The results of Google's project initially will be available through the Google News Archive site, Soni said. "Over time, as we scan more articles and our index grows, we'll also start blending these archives into our main search results so that when you search Google.com, you'll be searching the full text of these newspapers as well," he said.
Google didn't reveal which publishers are partners except the Quebec Chronicle-Telegraph and two organizations, ProQuest and Heritage Microfilm. However, examples of the service showed pages from The Evening Independent of St. Petersburg, Fla., the St. Petersburg (Fla.) Times, The Tryon (N.C.) News, and the Pittsburgh Post-Gazette.
The project expands on an earlier partnership to digitize content from The New York Times and The Washington Post, Google said.
The profit motive
With Google, it's often hard to tell what project is designed to contribute revenue directly and what's part of the larger corporate mission "to organize the world's information and make it universally accessible and useful," which can have the effect sometimes of making Google's search better, therefore used more often, therefore a better business.
The newspaper effort falls into this profit-and-loss gray area. Although the company is supporting it with advertisements, loftier goals were foremost in the mind of Adam Smith, the director of product management who oversees the newspaper effort, Google Book Search and related efforts.
"For us this is about improving the users' experience on the Web," Smith said. "Our objective is to bring all the world's historical newspaper information online in conjunction with our partners."
That's not to say money isn't involved. Google supplies advertisements on the right edge of the page that are based in part on the content in the newspapers, he said.
The majority of the ad revenue goes to the publishers, Smith said. (Update Sept. 12: Apparently I misheard Smith--it's only the majority of revenue, not the vast majority.)
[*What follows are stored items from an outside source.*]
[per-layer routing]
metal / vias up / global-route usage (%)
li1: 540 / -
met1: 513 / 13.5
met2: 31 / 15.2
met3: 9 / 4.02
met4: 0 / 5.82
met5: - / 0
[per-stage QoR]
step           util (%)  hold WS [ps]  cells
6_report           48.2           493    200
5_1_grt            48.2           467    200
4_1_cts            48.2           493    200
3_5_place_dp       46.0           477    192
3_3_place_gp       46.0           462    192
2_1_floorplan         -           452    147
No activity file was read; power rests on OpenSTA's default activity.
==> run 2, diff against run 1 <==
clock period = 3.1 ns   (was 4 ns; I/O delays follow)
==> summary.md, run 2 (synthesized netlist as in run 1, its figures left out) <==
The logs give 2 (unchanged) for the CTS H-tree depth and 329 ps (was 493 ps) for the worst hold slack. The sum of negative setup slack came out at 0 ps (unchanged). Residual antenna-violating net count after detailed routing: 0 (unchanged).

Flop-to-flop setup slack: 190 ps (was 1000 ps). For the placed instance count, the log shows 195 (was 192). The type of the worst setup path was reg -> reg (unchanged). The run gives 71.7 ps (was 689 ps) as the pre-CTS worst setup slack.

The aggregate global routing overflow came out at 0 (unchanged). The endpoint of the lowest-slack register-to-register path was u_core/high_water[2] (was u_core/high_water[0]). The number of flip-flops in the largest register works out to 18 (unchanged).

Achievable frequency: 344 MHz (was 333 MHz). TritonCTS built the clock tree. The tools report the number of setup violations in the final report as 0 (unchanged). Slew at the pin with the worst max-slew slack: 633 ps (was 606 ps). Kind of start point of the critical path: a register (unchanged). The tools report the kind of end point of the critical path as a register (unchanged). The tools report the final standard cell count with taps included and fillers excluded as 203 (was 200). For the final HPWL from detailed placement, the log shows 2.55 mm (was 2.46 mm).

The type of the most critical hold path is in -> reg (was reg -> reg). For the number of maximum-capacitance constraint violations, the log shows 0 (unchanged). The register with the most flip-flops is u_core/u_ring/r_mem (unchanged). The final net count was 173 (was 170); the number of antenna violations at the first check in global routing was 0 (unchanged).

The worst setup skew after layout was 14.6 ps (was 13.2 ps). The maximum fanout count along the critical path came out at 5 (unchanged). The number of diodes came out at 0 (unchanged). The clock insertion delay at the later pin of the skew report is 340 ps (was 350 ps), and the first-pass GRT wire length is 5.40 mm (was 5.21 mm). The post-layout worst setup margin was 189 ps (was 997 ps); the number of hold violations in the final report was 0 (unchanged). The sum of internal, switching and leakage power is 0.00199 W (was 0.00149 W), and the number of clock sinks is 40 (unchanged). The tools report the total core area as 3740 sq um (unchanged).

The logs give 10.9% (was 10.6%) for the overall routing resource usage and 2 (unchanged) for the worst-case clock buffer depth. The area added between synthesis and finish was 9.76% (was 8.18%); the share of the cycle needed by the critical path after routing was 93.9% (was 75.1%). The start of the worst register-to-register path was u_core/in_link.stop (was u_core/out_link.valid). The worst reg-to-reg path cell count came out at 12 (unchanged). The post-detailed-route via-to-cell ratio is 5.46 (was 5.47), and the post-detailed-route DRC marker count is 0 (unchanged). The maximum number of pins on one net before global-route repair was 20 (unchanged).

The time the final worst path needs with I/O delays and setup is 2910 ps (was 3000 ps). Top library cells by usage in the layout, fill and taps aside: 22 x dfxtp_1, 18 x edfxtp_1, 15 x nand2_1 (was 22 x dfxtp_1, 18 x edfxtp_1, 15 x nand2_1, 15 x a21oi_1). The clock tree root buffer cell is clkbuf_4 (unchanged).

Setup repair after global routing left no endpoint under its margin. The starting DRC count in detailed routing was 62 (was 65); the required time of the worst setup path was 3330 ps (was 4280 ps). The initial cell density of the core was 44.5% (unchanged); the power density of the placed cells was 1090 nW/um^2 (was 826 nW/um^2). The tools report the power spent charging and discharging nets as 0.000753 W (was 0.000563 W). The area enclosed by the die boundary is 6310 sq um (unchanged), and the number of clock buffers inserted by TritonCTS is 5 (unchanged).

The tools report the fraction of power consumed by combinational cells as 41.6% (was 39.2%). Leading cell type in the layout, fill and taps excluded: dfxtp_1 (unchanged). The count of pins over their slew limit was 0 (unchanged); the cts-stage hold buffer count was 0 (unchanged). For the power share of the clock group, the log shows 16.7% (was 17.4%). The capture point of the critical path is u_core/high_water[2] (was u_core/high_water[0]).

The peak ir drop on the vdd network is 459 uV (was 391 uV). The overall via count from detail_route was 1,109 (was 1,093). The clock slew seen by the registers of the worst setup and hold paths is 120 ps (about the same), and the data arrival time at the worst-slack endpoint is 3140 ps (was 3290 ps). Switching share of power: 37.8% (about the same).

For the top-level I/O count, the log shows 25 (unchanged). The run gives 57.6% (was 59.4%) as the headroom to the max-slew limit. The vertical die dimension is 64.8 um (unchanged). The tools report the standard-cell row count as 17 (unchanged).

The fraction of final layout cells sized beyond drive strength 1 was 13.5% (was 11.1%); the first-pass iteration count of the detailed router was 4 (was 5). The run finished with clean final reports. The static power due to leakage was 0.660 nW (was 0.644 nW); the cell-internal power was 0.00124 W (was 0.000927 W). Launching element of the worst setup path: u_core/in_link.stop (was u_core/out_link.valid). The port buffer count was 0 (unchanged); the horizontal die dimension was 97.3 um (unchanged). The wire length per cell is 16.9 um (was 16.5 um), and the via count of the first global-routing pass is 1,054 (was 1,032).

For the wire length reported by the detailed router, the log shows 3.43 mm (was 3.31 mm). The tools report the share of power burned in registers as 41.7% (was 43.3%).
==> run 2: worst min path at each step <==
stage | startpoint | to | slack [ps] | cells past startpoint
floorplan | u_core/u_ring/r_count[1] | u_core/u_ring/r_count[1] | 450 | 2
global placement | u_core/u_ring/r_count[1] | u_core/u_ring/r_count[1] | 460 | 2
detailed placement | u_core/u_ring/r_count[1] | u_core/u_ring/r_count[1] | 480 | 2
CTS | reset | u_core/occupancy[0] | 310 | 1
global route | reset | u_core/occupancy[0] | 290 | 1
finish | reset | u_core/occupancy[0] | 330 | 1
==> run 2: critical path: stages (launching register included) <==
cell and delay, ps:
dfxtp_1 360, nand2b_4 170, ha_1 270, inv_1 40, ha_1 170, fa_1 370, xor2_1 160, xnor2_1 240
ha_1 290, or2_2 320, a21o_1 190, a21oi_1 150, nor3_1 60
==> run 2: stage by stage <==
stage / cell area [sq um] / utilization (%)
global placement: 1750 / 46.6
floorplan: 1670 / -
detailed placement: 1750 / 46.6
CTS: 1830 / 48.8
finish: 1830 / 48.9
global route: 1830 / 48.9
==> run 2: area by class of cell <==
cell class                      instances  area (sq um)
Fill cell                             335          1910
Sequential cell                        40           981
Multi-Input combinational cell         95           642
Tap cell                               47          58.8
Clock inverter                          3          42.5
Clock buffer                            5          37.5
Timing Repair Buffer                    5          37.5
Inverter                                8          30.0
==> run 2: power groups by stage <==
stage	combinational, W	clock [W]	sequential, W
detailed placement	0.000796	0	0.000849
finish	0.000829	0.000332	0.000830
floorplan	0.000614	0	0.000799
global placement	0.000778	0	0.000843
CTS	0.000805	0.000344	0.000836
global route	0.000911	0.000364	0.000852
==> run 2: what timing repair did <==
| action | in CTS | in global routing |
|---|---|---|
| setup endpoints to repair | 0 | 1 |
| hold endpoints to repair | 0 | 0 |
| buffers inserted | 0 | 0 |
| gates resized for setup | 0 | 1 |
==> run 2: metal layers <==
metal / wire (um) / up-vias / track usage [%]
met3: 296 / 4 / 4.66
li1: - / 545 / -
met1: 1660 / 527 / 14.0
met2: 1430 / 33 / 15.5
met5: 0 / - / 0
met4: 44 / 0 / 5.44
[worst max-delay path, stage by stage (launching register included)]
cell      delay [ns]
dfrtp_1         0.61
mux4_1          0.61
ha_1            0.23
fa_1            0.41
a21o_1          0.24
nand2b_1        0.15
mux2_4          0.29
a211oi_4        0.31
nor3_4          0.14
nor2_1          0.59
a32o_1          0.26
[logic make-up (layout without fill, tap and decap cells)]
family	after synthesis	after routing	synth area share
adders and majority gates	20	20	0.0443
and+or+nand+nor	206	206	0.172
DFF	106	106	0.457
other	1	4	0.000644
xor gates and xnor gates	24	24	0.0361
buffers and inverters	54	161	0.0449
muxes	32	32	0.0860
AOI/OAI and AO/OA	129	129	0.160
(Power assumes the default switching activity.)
**src/rtl/fifo_arb_pkg.sv**
```systemverilog
// Shared defaults and the index-width helper for the FIFO drain arbiter.
// No logic, no latency, no backpressure.
package fifo_arb_pkg;

  localparam int DEF_WIDTH     = 8;
  localparam int DEF_NUM_FIFOS = 4;

  // Index width: at least one bit, so a single-FIFO build still has a legal tag
  function automatic int idwid(input int n);
    return (n > 1) ? $clog2(n) : 1;
  endfunction

endpackage

```
**src/rtl/rr_arbiter.sv**
```systemverilog
// Round-robin grant starting at pointer, wrapping modulo N; purely combinational.
// Zero latency; no backpressure, the caller gates the grant.
module rr_arbiter
  import fifo_arb_pkg::*;
#(
  parameter int N     = DEF_NUM_FIFOS,
  parameter int IDWID = idwid(N)
) (
  input  logic [N-1:0]     req,
  input  logic [IDWID-1:0] pointer,
  output logic [N-1:0]     grant,
  output logic [IDWID-1:0] grant_idx,
  output logic             any_grant
);

  int idx;

  always_comb begin
    grant     = '0;
    grant_idx = '0;
    any_grant = 1'b0;
    idx       = 0;
    for (int k = 0; k < N; k++) begin
      // Wrap at N rather than 2^IDWID so non-power-of-two banks work
      idx = int'(pointer) + k;
      if (idx >= N) idx = idx - N;
      if (!any_grant && req[idx]) begin
        grant[idx] = 1'b1;
        grant_idx  = IDWID'(idx);
        any_grant  = 1'b1;
      end
    end
  end

endmodule

```
**src/rtl/fifo_rr_drain.sv**
```systemverilog
// Drains a bank of FIFOs round-robin into one registered valid/ready slot tagged with source id.
// One cycle pop-to-output latency; a stalled slot blocks all pops and freezes the pointer.
module fifo_rr_drain
  import fifo_arb_pkg::*;
#(
  parameter int WIDTH     = DEF_WIDTH,
  parameter int NUM_FIFOS = DEF_NUM_FIFOS,
  parameter int IDWID     = idwid(NUM_FIFOS)
) (
  input  logic                       clk,
  input  logic                       rst,
  input  logic [NUM_FIFOS-1:0]       fifo_empty,
  input  logic [NUM_FIFOS*WIDTH-1:0] fifo_data,
  output logic [NUM_FIFOS-1:0]       fifo_pop,
  output logic                       out_valid,
  input  logic                       out_ready,
  output logic [WIDTH-1:0]           out_data,
  output logic [IDWID-1:0]           out_id
);

  logic [NUM_FIFOS-1:0] req;
  logic [NUM_FIFOS-1:0] grant;
  logic [IDWID-1:0]     grant_idx;
  logic                 any_grant;
  logic [IDWID-1:0]     pointer;
  logic [IDWID-1:0]     next_pointer;
  logic                 load_en;
  logic [WIDTH-1:0]     sel_data;

  assign req     = ~fifo_empty;
  assign load_en = !out_valid || out_ready;

  rr_arbiter #(
    .N     (NUM_FIFOS),
    .IDWID (IDWID)
  ) u_arb (
    .req       (req),
    .pointer   (pointer),
    .grant     (grant),
    .grant_idx (grant_idx),
    .any_grant (any_grant)
  );

  // Pops are suppressed during reset since the upstream FIFOs are resetting too
  assign fifo_pop = rst ? (grant & {NUM_FIFOS{load_en}}) : '0;

  assign next_pointer = (grant_idx == IDWID'(NUM_FIFOS - 1)) ? '0 : grant_idx + IDWID'(1);

  always_comb begin
    sel_data = '0;
    for (int i = 0; i < NUM_FIFOS; i++) begin
      if (grant[i]) sel_data = sel_data | fifo_data[i*WIDTH +: WIDTH];
    end
  end

  always_ff @(posedge clk or negedge rst) begin
    if (!rst) begin
      out_valid <= 1'b0;
      out_data  <= '0;
      out_id    <= '0;
      pointer   <= '0;
    end else if (load_en && any_grant) begin
      out_valid <= 1'b1;
      out_data  <= sel_data;
      out_id    <= grant_idx;
      pointer   <= next_pointer;
    end else if (out_ready && out_valid) begin
      out_valid <= 1'b0;
    end
  end

endmodule
```
File: config.mk
export PLATFORM = sky130hd
export DESIGN_NAME = load_store_unit
export DESIGN_NICKNAME = d
export VERILOG_FILES = /design/src/rtl/load_store_unit.sv
export SDC_FILE = /design/constraint.sdc
export NUM_CORES = 1
export LEC_CHECK = 0
export BUFFER_PORTS_ARGS = -buffer_cell sky130_fd_sc_hd__buf_2
export CAP_MARGIN = 40
export CORE_ASPECT_RATIO = 1.1
export CORE_UTILIZATION = 51
export CTS_CLUSTER_DIAMETER = 200
export DETAILED_ROUTE_END_ITERATION = 12
export PLACE_DENSITY_LB_ADDON = 0.12
export SKIP_CTS_REPAIR_TIMING = 1
export SLEW_MARGIN = 20
export SYNTH_ARGS = -nofsm -noshare
export SYNTH_HDL_FRONTEND = slang
export SYNTH_SLANG_ARGS = --single-unit
File: constraint.sdc
create_clock -name clk -period 3.1 [get_ports clk]
set_input_delay 0.155 -clock clk [delete_from_list [all_inputs] [get_ports clk]]
set_output_delay 0.155 -clock clk [all_outputs]
set_load 0.1 [all_outputs]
And other revenue models are possible, he said. "There may be pay-per-view in the future, but we don't have anything to announce now," Smith said.
Although the project involves Heritage Microfilm and ProQuest, which both have microfilm archives, Google is doing the actual scanning of the film. The index has more millions of articles so far, he added.
Currently the system shows only images of the newspapers, not the text that's shown by existing news archive partnerships with newspapers that typically already have digitized much of their content.
Dozens of publishers are involved in the effort, he said.